**Records for the exercise**
This design comes from an exercise in tuning for small area on the open sky130 flow, not from production work. In this exercise RTL edits were held to simulation tests only and were not proved equivalent to the original. Power figures rest on the tool's default switching activity, not on a simulated workload.

==> flow/design.v <==
module fifo_sync #(
    parameter integer FIFO_DEPTH = 16,
    parameter integer DATA_WIDTH = 32,
    parameter integer CLR_WIDTH  = 0     
) (
    input  logic                    clk_i,
    input  logic                    rst_ni,
    input  logic                    clr_i,
    input  logic                    we_i,
    input  logic [DATA_WIDTH-1:0]   wdata_i,
    output logic                    full_o,
    input  logic                    re_i,
    output logic [DATA_WIDTH-1:0]   rdata_o,
    output logic                    empty_o,
    output logic [$clog2(FIFO_DEPTH)-1:0] wi_o,
    output logic [$clog2(FIFO_DEPTH)-1:0] ri_o
);
    localparam integer ADDR_WIDTH = $clog2(FIFO_DEPTH);
    logic [DATA_WIDTH-1:0] fifo_data_q [0:FIFO_DEPTH-1];
    logic [ADDR_WIDTH:0]   ri_q;
    logic [ADDR_WIDTH:0]   wi_q;
    logic [ADDR_WIDTH-1:0] ri;
    logic [ADDR_WIDTH-1:0] wi;
    assign ri = ri_q[ADDR_WIDTH-1:0];
    assign wi = wi_q[ADDR_WIDTH-1:0];
    assign ri_o = ri;
    assign wi_o = wi;
    always_ff @(posedge clk_i or negedge rst_ni) begin
        if(rst_ni == 1'b0) ri_q <= {ADDR_WIDTH+1{1'b0}};
        else begin
            if(clr_i == 1'b1) ri_q <= {ADDR_WIDTH+1{1'b0}};
            else if(re_i == 1'b1) ri_q <= ri_q + {{ADDR_WIDTH{1'b0}}, 1'b1};
        end
    end
    always_ff @(posedge clk_i or negedge rst_ni) begin
        if(rst_ni == 1'b0) wi_q <= {ADDR_WIDTH+1{1'b0}};
        else begin
            if(clr_i == 1'b1) wi_q <= {ADDR_WIDTH+1{1'b0}};
            else if(we_i == 1'b1) wi_q <= wi_q + {{ADDR_WIDTH{1'b0}}, 1'b1};
        end
    end
    genvar g;
    for(g = 0; g < FIFO_DEPTH; g = g + 1) begin : fifo_data_genblk
        always_ff @(posedge clk_i) begin
            if(we_i == 1'b1 && wi == g) fifo_data_q[g][DATA_WIDTH-CLR_WIDTH-1:0] <= wdata_i[DATA_WIDTH-CLR_WIDTH-1:0];
        end
        if(CLR_WIDTH > 0) begin : clr_genblk
            always_ff @(posedge clk_i or negedge rst_ni) begin
                if(rst_ni == 1'b0) fifo_data_q[g][DATA_WIDTH-1:DATA_WIDTH-CLR_WIDTH] <= {CLR_WIDTH{1'b0}};
                else if(clr_i == 1'b1) fifo_data_q[g][DATA_WIDTH-1:DATA_WIDTH-CLR_WIDTH] <= {CLR_WIDTH{1'b0}};
                else if(we_i == 1'b1 && wi == g) fifo_data_q[g][DATA_WIDTH-1:DATA_WIDTH-CLR_WIDTH] <= wdata_i[DATA_WIDTH-1:DATA_WIDTH-CLR_WIDTH];
            end
        end
    end
    assign rdata_o = fifo_data_q[ri];
    assign full_o = (ri_q[ADDR_WIDTH] != wi_q[ADDR_WIDTH]) &&
                    (ri_q[ADDR_WIDTH-1:0] == wi_q[ADDR_WIDTH-1:0]);
    assign empty_o = ri_q == wi_q;
endmodule
module rv0_sbuf #(
    parameter integer WIDTH = 32
) (
    input  logic                clk_i,
    input  logic                rst_ni,
    input  logic                flush_i,
    input  logic [WIDTH-1:0]    data_i,
    input  logic                rdy_i,
    output logic [WIDTH-1:0]    data_o,
    output logic                rdy_o,
    input  logic                ack_i
);
    always_ff @(posedge clk_i) begin
        if(rdy_i == 1'b1 && ack_i == 1'b1) data_o <= data_i;
    end
    always_ff @(posedge clk_i or negedge rst_ni) begin
        if(rst_ni == 1'b0) rdy_o <= 1'b0;
        else rdy_o <= (rdy_i || (rdy_o && !ack_i)) && !flush_i;
    end
endmodule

**About this task**
From the line containing "else if(clr_i == 1'b1)" to the final line above, output everything. Change nothing and add nothing.

**Answer**
                else if(clr_i == 1'b1) fifo_data_q[g][DATA_WIDTH-1:DATA_WIDTH-CLR_WIDTH] <= {CLR_WIDTH{1'b0}};
                else if(we_i == 1'b1 && wi == g) fifo_data_q[g][DATA_WIDTH-1:DATA_WIDTH-CLR_WIDTH] <= wdata_i[DATA_WIDTH-1:DATA_WIDTH-CLR_WIDTH];
            end
        end
    end
    assign rdata_o = fifo_data_q[ri];
    assign full_o = (ri_q[ADDR_WIDTH] != wi_q[ADDR_WIDTH]) &&
                    (ri_q[ADDR_WIDTH-1:0] == wi_q[ADDR_WIDTH-1:0]);
    assign empty_o = ri_q == wi_q;
endmodule
module rv0_sbuf #(
    parameter integer WIDTH = 32
) (
    input  logic                clk_i,
    input  logic                rst_ni,
    input  logic                flush_i,
    input  logic [WIDTH-1:0]    data_i,
    input  logic                rdy_i,
    output logic [WIDTH-1:0]    data_o,
    output logic                rdy_o,
    input  logic                ack_i
);
    always_ff @(posedge clk_i) begin
        if(rdy_i == 1'b1 && ack_i == 1'b1) data_o <= data_i;
    end
    always_ff @(posedge clk_i or negedge rst_ni) begin
        if(rst_ni == 1'b0) rdy_o <= 1'b0;
        else rdy_o <= (rdy_i || (rdy_o && !ack_i)) && !flush_i;
    end
endmodule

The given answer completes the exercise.